[Problem details] Look through the material below. Copy every line with the string "columns" in it.

[Entries supplied]
**src/design/sar_adc_pkg.sv**
```systemverilog
// Package: constants, states and timing for the SAR converter readout block.
// Assumes a single 10 MHz system clock; all other rates come from enables.
package sar_adc_pkg;

  localparam int unsigned RESULT_W       = 16;
  localparam int unsigned CLK_PERIOD_NS  = 100;
  // Conversion time budget and oscillator step
  localparam int unsigned CONV_TIME_NS   = 2000;
  localparam int unsigned CONV_CYCLES    = (CONV_TIME_NS + CLK_PERIOD_NS - 1) / CLK_PERIOD_NS;
  // Integer division leaves one clock per step: a conversion takes 16 clocks
  localparam int unsigned STEP_DIV       = CONV_CYCLES / RESULT_W;
  localparam logic [3:0]  STEP_DIV_LAST  = 4'(STEP_DIV - 1);
  // Sampling hold window before acquisition resumes
  localparam int unsigned HOLD_TIME_NS   = 750;
  localparam int unsigned HOLD_CYCLES    = HOLD_TIME_NS / CLK_PERIOD_NS;
  localparam logic [3:0]  HOLD_LAST      = 4'(HOLD_CYCLES - 1);
  localparam logic [15:0] RESULT_RST     = 16'h0000;
  localparam logic [15:0] DAC_MSB        = 16'h8000;
  localparam logic [4:0]  BITS_LAST      = 5'h0F;

  typedef enum logic [1:0] {
    ST_IDLE,
    ST_CONVERT,
    ST_POWERDOWN
  } conv_state_t;

endpackage

```
**src/design/sar_adc_serial_readout.sv**
```systemverilog
// SAR converter control with serial readout and chain mode.
// Assumes convert strobe, serial clock, chain select and read-enable are
// asynchronous pins; comparator decision arrives from analog on clk.
`timescale 1ns/1ns

// Contract
// - Select low: pin gates serial output
// - Select high: pin is chain data input
// - Convert rising edge starts conversion
// - Power down while strobe stays high
// - Strobe low powers up, rearms
// - Busy high during conversion only
// - One bit per rising serial clock
// - Output carries result or chain data
// - Result is two's complement
// - Sixteen-step successive approximation on DAC
// - Result loaded for serial transfer
// - Acquire next sample during conversion
// - Internal oscillator times conversion
// - Result readable right after conversion
module sar_adc_serial_readout
  import sar_adc_pkg::*;
(
  // Clock and reset
  input  wire logic        clk,
  input  wire logic        resetn,
  // Host control pins
  input  wire logic        convertStrobe,
  input  wire logic        chainSelect,
  input  wire logic        readEnableChainIn,
  input  wire logic        serialClk,
  // Serial output pin and its enable
  output logic             serialData,
  output logic             serialDataOen,
  // Status
  output logic             busy,
  output logic             powerDown,
  output logic             sampling,
  // Analog front end
  input  wire logic        compGreater,
  output logic [15:0]      capacitiveDac
);

  logic [3:0] pinSync;
  logic       cnvS;
  logic       selS;
  logic       rdlS;
  logic       sckS;

  sync_two_ff #(
    .WIDTH(4)
  ) u_sync (
    .clk    (clk),
    .resetn (resetn),
    .asyncIn({convertStrobe, chainSelect, readEnableChainIn, serialClk}),
    .syncOut(pinSync)
  );

  assign cnvS = pinSync[3];
  assign selS = pinSync[2];
  assign rdlS = pinSync[1];
  assign sckS = pinSync[0];

  logic        cnvPrev_ff;
  logic        sckPrev_ff;
  logic        cnvRise;
  logic        sckRise;
  logic        stepEn;

  conv_state_t state_ff;
  conv_state_t nxt_state;
  logic [15:0] dac_ff;
  logic [15:0] nxt_dac;
  logic [15:0] trial_ff;
  logic [15:0] nxt_trial;
  logic [15:0] shift_ff;
  logic [15:0] nxt_shift;
  logic [4:0]  bitCnt_ff;
  logic [4:0]  nxt_bitCnt;
  logic        sdo_ff;
  logic        nxt_sdo;
  logic [3:0]  hold_ff;
  logic [3:0]  nxt_hold;
  logic        busy_ff;
  logic        nxt_busy;

  assign cnvRise = cnvS && !cnvPrev_ff;
  assign sckRise = sckS && !sckPrev_ff;

  sar_step_timer u_timer (
    .clk   (clk),
    .resetn(resetn),
    .run   (state_ff == ST_CONVERT),
    .stepEn(stepEn)
  );

  always_comb begin
    nxt_state  = state_ff;
    nxt_dac    = dac_ff;
    nxt_trial  = trial_ff;
    nxt_shift  = shift_ff;
    nxt_bitCnt = bitCnt_ff;
    nxt_sdo    = sdo_ff;
    nxt_hold   = hold_ff;
    nxt_busy   = busy_ff;
    unique case (state_ff)
      ST_IDLE: begin
        if (cnvRise) begin
          nxt_state = ST_CONVERT;
          nxt_busy  = 1'b1;
          nxt_dac   = DAC_MSB;
          nxt_trial = DAC_MSB;
          nxt_hold  = HOLD_LAST;
        end
      end
      ST_CONVERT: begin
        if (hold_ff != 4'h0) begin
          nxt_hold = hold_ff - 4'h1;
        end
        if (stepEn) begin
          // Keep or drop the trial bit, then try the next lower weight
          if (!compGreater) begin
            nxt_dac = dac_ff & ~trial_ff;
          end
          nxt_trial = trial_ff >> 1;
          nxt_dac   = nxt_dac | (trial_ff >> 1);
          if (trial_ff[0]) begin
            // Offset binary to two's complement by flipping the MSB
            nxt_shift  = {~nxt_dac[15], nxt_dac[14:0]};
            nxt_sdo    = ~nxt_dac[15];
            nxt_bitCnt = 5'h00;
            nxt_busy   = 1'b0;
            nxt_state  = cnvS ? ST_POWERDOWN : ST_IDLE;
          end
        end
      end
      ST_POWERDOWN: begin
        if (!cnvS) begin
          nxt_state = ST_IDLE;
        end
      end
      default: nxt_state = ST_IDLE;
    endcase
    // Shift path, paused while a conversion runs
    if (sckRise && !busy_ff) begin
      if (selS) begin
        // Own bits first, then upstream data falls through
        nxt_shift = {shift_ff[14:0], rdlS};
        nxt_sdo   = shift_ff[14];
        if (bitCnt_ff != BITS_LAST + 5'h01) begin
          nxt_bitCnt = bitCnt_ff + 5'h01;
        end
      end else if (!rdlS) begin
        nxt_shift = {shift_ff[14:0], 1'b0};
        nxt_sdo   = shift_ff[14];
        if (bitCnt_ff != BITS_LAST + 5'h01) begin
          nxt_bitCnt = bitCnt_ff + 5'h01;
        end
      end
    end
  end

  always_ff @(posedge clk or negedge resetn) begin
    if (!resetn) begin
      state_ff   <= ST_IDLE;
      dac_ff     <= RESULT_RST;
      trial_ff   <= RESULT_RST;
      shift_ff   <= RESULT_RST;
      bitCnt_ff  <= 5'h00;
      sdo_ff     <= 1'b0;
      hold_ff    <= 4'h0;
      busy_ff    <= 1'b0;
      cnvPrev_ff <= 1'b0;
      sckPrev_ff <= 1'b0;
    end else begin
      state_ff   <= nxt_state;
      dac_ff     <= nxt_dac;
      trial_ff   <= nxt_trial;
      shift_ff   <= nxt_shift;
      bitCnt_ff  <= nxt_bitCnt;
      sdo_ff     <= nxt_sdo;
      hold_ff    <= nxt_hold;
      busy_ff    <= nxt_busy;
      cnvPrev_ff <= cnvS;
      sckPrev_ff <= sckS;
    end
  end

  // Chain mode always drives; normal mode drives only with enable low
  assign serialDataOen = !(selS || !rdlS);
  assign serialData    = sdo_ff;
  assign busy          = busy_ff;
  assign powerDown     = (state_ff == ST_POWERDOWN);
  // Input switch closes once the hold window ends, even mid conversion
  assign sampling      = !((state_ff == ST_CONVERT) && (hold_ff != 4'h0));
  assign capacitiveDac = dac_ff;

  chk_busy_on_start: assert property (
    @(posedge clk) disable iff (!resetn)
    (state_ff == ST_IDLE && cnvRise) |=> busy && state_ff == ST_CONVERT)
    else $error("busy not raised at conversion start");

  chk_busy_duration: assert property (
    @(posedge clk) disable iff (!resetn)
    $rose(busy) |-> busy [*8] ##1 busy [*8] ##1 !busy)
    else $error("conversion length wrong");

  chk_powerdown_hold: assert property (
    @(posedge clk) disable iff (!resetn)
    (powerDown && cnvS) |=> powerDown)
    else $error("left power down while strobe high");

  chk_powerup_low: assert property (
    @(posedge clk) disable iff (!resetn)
    (powerDown && !cnvS) |=> state_ff == ST_IDLE)
    else $error("no power up on strobe low");

  chk_msb_ready: assert property (
    @(posedge clk) disable iff (!resetn)
    $fell(busy) |-> serialData == shift_ff[15])
    else $error("msb not ready at busy fall");

  chk_twos_comp: assert property (
    @(posedge clk) disable iff (!resetn)
    $fell(busy) |-> shift_ff == {~dac_ff[15], dac_ff[14:0]})
    else $error("result not two's complement");

  chk_shift_step: assert property (
    @(posedge clk) disable iff (!resetn)
    (sckRise && !busy && !selS && !rdlS) |=> serialData == $past(shift_ff[14]))
    else $error("serial bit not shifted");

  chk_chain_in: assert property (
    @(posedge clk) disable iff (!resetn)
    (sckRise && !busy && selS) |=> shift_ff[0] == $past(rdlS))
    else $error("chain data not captured");

  chk_oe_normal: assert property (
    @(posedge clk) disable iff (!resetn)
    (!selS && rdlS) |-> serialDataOen)
    else $error("output driven while disabled");

  chk_oe_chain: assert property (
    @(posedge clk) disable iff (!resetn)
    selS |-> !serialDataOen)
    else $error("chain mode output not driven");

  chk_oe_enabled: assert property (
    @(posedge clk) disable iff (!resetn)
    (!selS && !rdlS) |-> !serialDataOen)
    else $error("normal mode output not driven");

  chk_hold_window: assert property (
    @(posedge clk) disable iff (!resetn)
    $rose(busy) |-> !sampling [*6] ##1 sampling)
    else $error("hold window length wrong");

  chk_dac_start: assert property (
    @(posedge clk) disable iff (!resetn)
    (state_ff == ST_IDLE && cnvRise) |=> capacitiveDac == DAC_MSB)
    else $error("first trial not mid scale");

  chk_dac_keep: assert property (
    @(posedge clk) disable iff (!resetn)
    (busy && stepEn && compGreater) |=> (capacitiveDac & $past(trial_ff)) != 16'h0000)
    else $error("kept trial bit lost");

  chk_dac_drop: assert property (
    @(posedge clk) disable iff (!resetn)
    (busy && stepEn && !compGreater) |=> (capacitiveDac & $past(trial_ff)) == 16'h0000)
    else $error("rejected trial bit kept");

  chk_trial_walk: assert property (
    @(posedge clk) disable iff (!resetn)
    (busy && stepEn) |=> trial_ff == ($past(trial_ff) >> 1))
    else $error("trial weight not stepped");

  chk_busy_level: assert property (
    @(posedge clk) disable iff (!resetn)
    busy == (state_ff == ST_CONVERT))
    else $error("busy out of step with conversion");

  chk_powerdown_entry: assert property (
    @(posedge clk) disable iff (!resetn)
    $fell(busy) |-> powerDown == $past(cnvS))
    else $error("power down entry wrong");

  chk_busy_freeze: assert property (
    @(posedge clk) disable iff (!resetn)
    (busy && !trial_ff[0]) |=> $stable(serialData))
    else $error("output moved during conversion");

  chk_disabled_hold: assert property (
    @(posedge clk) disable iff (!resetn)
    (sckRise && !busy && !selS && rdlS) |=> $stable(serialData))
    else $error("shifted while output disabled");

  chk_chain_out: assert property (
    @(posedge clk) disable iff (!resetn)
    (sckRise && !busy && selS) |=> serialData == $past(shift_ff[14]))
    else $error("chain output not shifted");

  chk_count_restart: assert property (
    @(posedge clk) disable iff (!resetn)
    $fell(busy) |-> bitCnt_ff == 5'h00)
    else $error("bit count not restarted");

endmodule

```
**src/design/sync_two_ff.sv**
```systemverilog
// Two-stage synchroniser for a bundle of asynchronous pins.
// Assumes inputs come from outside the clk domain.
`timescale 1ns/1ns
module sync_two_ff #(
  parameter int unsigned WIDTH = 1
) (
  // Clock and reset
  input  wire logic             clk,
  input  wire logic             resetn,
  // Data
  input  wire logic [WIDTH-1:0] asyncIn,
  output logic      [WIDTH-1:0] syncOut
);

  logic [WIDTH-1:0] meta_ff;
  logic [WIDTH-1:0] sync_ff;

  // First stage feeds only the second stage
  always_ff @(posedge clk or negedge resetn) begin
    if (!resetn) begin
      meta_ff <= '0;
      sync_ff <= '0;
    end else begin
      meta_ff <= asyncIn;
      sync_ff <= meta_ff;
    end
  end

  assign syncOut = sync_ff;

endmodule

```
**src/design/sar_step_timer.sv**
```systemverilog
// Internal conversion oscillator: divider giving one-cycle step enables.
// Assumes run is held high for the whole conversion.
`timescale 1ns/1ns
module sar_step_timer
  import sar_adc_pkg::*;
(
  // Clock and reset
  input  wire logic clk,
  input  wire logic resetn,
  // Control
  input  wire logic run,
  output logic      stepEn
);

  logic [3:0] div_ff;
  logic [3:0] nxt_div;

  always_comb begin
    nxt_div = 4'h0;
    stepEn  = 1'b0;
    if (run) begin
      if (div_ff == STEP_DIV_LAST) begin
        stepEn = 1'b1;
      end else begin
        nxt_div = div_ff + 4'h1;
      end
    end
  end

  always_ff @(posedge clk or negedge resetn) begin
    if (!resetn) begin
      div_ff <= 4'h0;
    end else begin
      div_ff <= nxt_div;
    end
  end

endmodule

```
**config.mk**
```make
export PLATFORM = sky130hd
export DESIGN_NAME = sar_adc_serial_readout
export DESIGN_NICKNAME = d
export VERILOG_FILES = /design/src/design/sar_adc_pkg.sv /design/src/design/sar_adc_serial_readout.sv /design/src/design/sync_two_ff.sv /design/src/design/sar_step_timer.sv
export SDC_FILE = /design/constraint.sdc
export NUM_CORES = 1
export LEC_CHECK = 0
export ABC_AREA = 0
export ABC_CLOCK_PERIOD_IN_PS = 2100
export BUFFER_PORTS_ARGS = -buffer_cell sky130_fd_sc_hd__buf_2
export CAP_MARGIN = 20
export CORE_ASPECT_RATIO = 0.6
export CORE_MARGIN = 3
export CORE_UTILIZATION = 30
export CTS_BUF_LIST = sky130_fd_sc_hd__clkbuf_16
export DETAILED_ROUTE_END_ITERATION = 12
export PLACE_DENSITY = 0.51
export SLEW_MARGIN = 5
export SYNTH_ARGS = -nofsm -noshare
export SYNTH_HDL_FRONTEND = slang
export SYNTH_HIERARCHICAL = 1
export SYNTH_SLANG_ARGS = --single-unit
```
**constraint.sdc**
```tcl
create_clock -name clk -period 2.1 [get_ports clk]
set_input_delay 0.21 -clock clk [delete_from_list [all_inputs] [get_ports clk]]
set_output_delay 0.21 -clock clk [all_outputs]
set_load 0.02 [all_outputs]
```
; ---- Word level (Yosys, flattened, before mapping)
; Cells that the tools add are included.
[classes]
add_sub_neg = 2
eq_ne = 7
n_mux = 37
bitwise = 4
reduce_logical = 19
[ops]
columns = cell, count
row1 = 2-to-1 mux 16 bit, 12
row2 = one-hot mux 16 bit (2 select lines), 2
row3 = AND 16 bit, 1
row4 = 2-to-1 mux 4 bit, 4
row5 = inverter 16 bit, 1
row6 = OR 16 x 15 -> 16 bit, 1
row7 = 2-to-1 mux 1 bit, 11
row8 = 2-to-1 mux 2 bit, 5
row9 = != test 2 bit (second input constant), 5
row10 = one-hot mux 4 bit (2 select lines), 1
row11 = AND reduction 4 bit, 2
row12 = zero test 1 bit, 6
row13 = one-hot mux 2 bit (3 select lines), 1
row14 = AND reduction 3 bit, 2
row15 = adder 4 x 1 -> 4 bit (second input constant), 1
row16 = logical AND 1 bit, 4
row17 = zero test 4 bit, 1
row18 = nonzero test 4 bit, 1
row19 = subtractor 4 x 1 -> 4 bit (second input constant), 1
row20 = equality test 2 x 1 -> 1 bit (second input constant), 1
row21 = equality test 2 bit (second input constant), 1
row22 = zero test 2 bit, 1
row23 = one-hot mux 1 bit (2 select lines), 1
row24 = nonzero test 2 bit, 1
row25 = other kinds (2), 2
[totals]
reg_bits = 70

; ---- Depth between registers and ports, before layout
[depth]
depth_word = 13
depth_mapped = 11

; ---- By module
; The synthesis kept the hierarchy.
[by_module_without_submodules]
columns = module, instances, cells_each, area_per_inst_um2, seq_area_each_um2
row1 = sar_adc_serial_readout, 1, 287, 2633.8, 1426.4
row2 = sar_step_timer, 1, 19, 203.9, 100.1
row3 = sync_two_ff, 1, 8, 200.2, 200.2

; ---- Worst setup path after synthesis
; Ideal clock, no wire load.
[synth_path]
path_type = reg-to-reg
from = register state_ff[1]
to = register shift_ff[10]
setup_ps = 126
arrival_time_ps = 1908
t_required_ps = 1974
path_slack_ps = 66
stages_incl_launch_ff = 12
path_cell_list = dfrtp_1 nand2b_1 buf_4 clkinv_1 buf_2 and2_1 nand2_1 nor2_1 buf_4 clkbuf_2 and2_1 o21ai_0
[synth_via]
elab_chain_len = 7
[synth_rtl]
columns = item, line_no
row1 = from (decl), sar_adc_serial_readout.sv:70  ; conv_state_t state_ff;
row2 = from (signal assigned), sar_adc_serial_readout.sv:176  ; state_ff <= nxt_state;
row3 = equality test 2 x 1 -> 1 bit *, sar_adc_serial_readout.sv:93  ; .run (state_ff == ST_CONVERT),
row4 = 2-to-1 mux 1 bit *, sar_step_timer.sv:21  ; if (run) begin
row5 = net stepEn, sar_adc_serial_readout.sv:68  ; logic stepEn;
row6 = 2-to-1 mux 16 bit *, sar_adc_serial_readout.sv:120  ; if (stepEn) begin
row7 = 2-to-1 mux 16 bit *, sar_adc_serial_readout.sv:106  ; unique case (state_ff)
row8 = 2-to-1 mux 16 bit, sar_adc_serial_readout.sv:153  ; end else if (!rdlS) begin
row9 = 2-to-1 mux 16 bit, sar_adc_serial_readout.sv:146  ; if (selS) begin
row10 = 2-to-1 mux 16 bit *, sar_adc_serial_readout.sv:145  ; if (sckRise && !busy_ff) begin
row11 = net nxt_shift[10], sar_adc_serial_readout.sv:77  ; logic [15:0] nxt_shift;
row12 = to (signal assigned), sar_adc_serial_readout.sv:179  ; shift_ff <= nxt_shift;
row13 = to (decl), sar_adc_serial_readout.sv:76  ; logic [15:0] shift_ff;
; Mark *: on every way through the listed nets, which the timed path passes. The rest lies on a longest branch.
; A chain may end at the register's enable or synchronous reset.

; ---- Worst setup path in the final report
[layout_path]
from = register u_timer.div_ff[0]
to = register shift_ff[0]
[layout_via]
elab_chain_len = 8
[layout_rtl]
columns = item, line_no
row1 = from (decl), sar_step_timer.sv:15  ; logic [3:0] div_ff;
row2 = from (signal assigned), sar_step_timer.sv:34  ; div_ff <= nxt_div;
row3 = zero test 4 bit *, sar_step_timer.sv:22  ; if (div_ff == STEP_DIV_LAST) begin
row4 = 2-to-1 mux 1 bit *, sar_step_timer.sv:22
row5 = 2-to-1 mux 1 bit *, sar_step_timer.sv:21
row6 = net stepEn, sar_adc_serial_readout.sv:68
row7 = 2-to-1 mux 16 bit *, sar_adc_serial_readout.sv:120
row8 = 2-to-1 mux 16 bit *, sar_adc_serial_readout.sv:106
row9 = 2-to-1 mux 16 bit, sar_adc_serial_readout.sv:153
row10 = 2-to-1 mux 16 bit, sar_adc_serial_readout.sv:146
row11 = 2-to-1 mux 16 bit *, sar_adc_serial_readout.sv:145
row12 = net nxt_shift[0], sar_adc_serial_readout.sv:77
; Marks and branches as above.

==> metrics <==
Clock Sinks 69; reg2reg end shift_ff[0]$_DFF_PN0_; Sum Neg Setup Slack 0 ps; Power Dens Cells 1430 mW/mm2; average cell area after synthesis 9.67 um2; Async S/R FF share, synth 100%; DRT iter0 DRCs 127; Clock Power Share 30.1%; clock transition at the registers of the reported paths 50 ps; initial antenna violation count 0; Fin. Hold Viols 0; clock root cell clkbuf_16; worst min-delay path category reg2reg; Setup crit end shift_ff[0]$_DFF_PN0_; fmax 0.534 GHz; status finished clean; sw frac 36.8%; post-route minimum period 1870 ps; area grow syn2layout 22.2%; worst reg2reg setup slack 230 ps; Worst Reg2Reg Path Length in Cells 9; worst path arrival time 2080 ps; Final Util 39.1%; most frequent cell after synthesis dfrtp_1; Post-Layout Cell Count 486; P_int 3.35 mW; CTS tree done; Routed WL 6710 um; Final Max Slew Viols 0; worst reg2reg path startpoint u_timer/div_ff[0]$_DFF_PN0_; Inst Count DP 465; Final ANT Viol Nets 0; Max transition margin 62.6%; gr usage total 13.3%; CTS HTree Levels 3; Setup-failing EPs final 0; Die X 136 um; Avg WL per Cell 13.8 um; fin crit share 89.1%; Critical Path RT 2310 ps; worst vdd ir 0.556 mV; core area 0.00949 mm2; worst slack, placed 146 ps; Area after DPL 0.00334 mm2; Pleak 1.66 nW; crit end category flip-flop; Final Cell Area 0.00371 mm2; Ports 28; PortBufs 27; Remaining Overflow, GRT 0; Tot Pwr 5.30 mW; top cell type's share of synthesized area 56.8%; DRC 0; initial core utilization 32.0%; Seq cells post-synth 69; type of origin of the critical path flip-flop; Synth area leader dfrtp_1; routability cong. 0.728; Area contributors post-synth dfrtp_1 (57%), nand2_1 (7.8%), o21ai_0 (6.4%), nand2b_1 (4.1%), and2_1 (3.5%); # Post-CTS Setup Buffers 0; WHS 346 ps; vias 2218; combinational share of power 31.1%; setup slack after layout 229 ps; Post-Synthesis Cell Area 0.00304 mm2; Vias/cell 4.56; Setup CP Type reg2reg; Synthesis Warnings 6; CP startpoint u_timer/div_ff[0]$_DFF_PN0_; die height 83.9 um; Max FO, Critical Path 5; post-synthesis net count 324; Final Skew 4.94 ps; Max-Cap Viols 0; clock tree buffer depth 2; Psw 1.95 mW; unrepaired setup endpoints after global routing true; layout cells sized above 1 15.4%; Die ar. 0.0114 mm2; clock latency on the worst-skew pair 340 ps; largest net degree at the start of global routing 70; Slew @ Worst Pin 557 ps; synthesized instance count 314; vias in the first global route 2148; layout net count 361; row cnt 27; Post-synth EDFFs 0; Seq/Total Area, Yosys 56.8%; HPWL Detailed 4360 um; first-pass GRT wire length 11600 um; diode count 0; main flop type after synthesis dfrtp_1; Sequential Power Share 38.8%; Yosys cell types 34; Num CTS Buffers 9; DRT Pass-1 Iters 4; Synth top cells by count dfrtp_1 (69), nand2_1 (63), o21ai_0 (39)
## power by group through the flow
stage               clock (mW)  sequential [mW]  combinational (mW)
floorplan                    0             2.13                1.12
global placement             0             2.07                1.60
detailed placement           0             2.07                1.65
CTS                       1.64             2.05                1.65
global route              1.70             2.12                1.89
finish                    1.60             2.05                1.65
## flip-flops by register name, indices dropped and copies added, names as in the netlist, 2 cells and up
name            flops
capacitiveDac      16
trial_ff           16
shift_ff           15
hold_ff             4
u_sync/meta_ff      4
u_sync/syncOut      4
u_timer/div_ff      4
state_ff            2
## cell families (layout without fill, tap and decap cells)
kind of cell / count (synthesis) / count (layout) / share of synthesized area [%]
buffers and inverters: 27 / 69 / 4.65
xor gates and xnor gates: 1 / 1 / 0.288
muxes: 1 / 1 / 0.330
DFF: 69 / 69 / 56.8
adders and majority gates: 3 / 3 / 1.24
and+or+nand+nor: 120 / 120 / 19.2
AOI/OAI and AO/OA: 93 / 93 / 17.5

[Exercise answer]
columns = cell, count
columns = module, instances, cells_each, area_per_inst_um2, seq_area_each_um2
columns = item, line_no
columns = item, line_no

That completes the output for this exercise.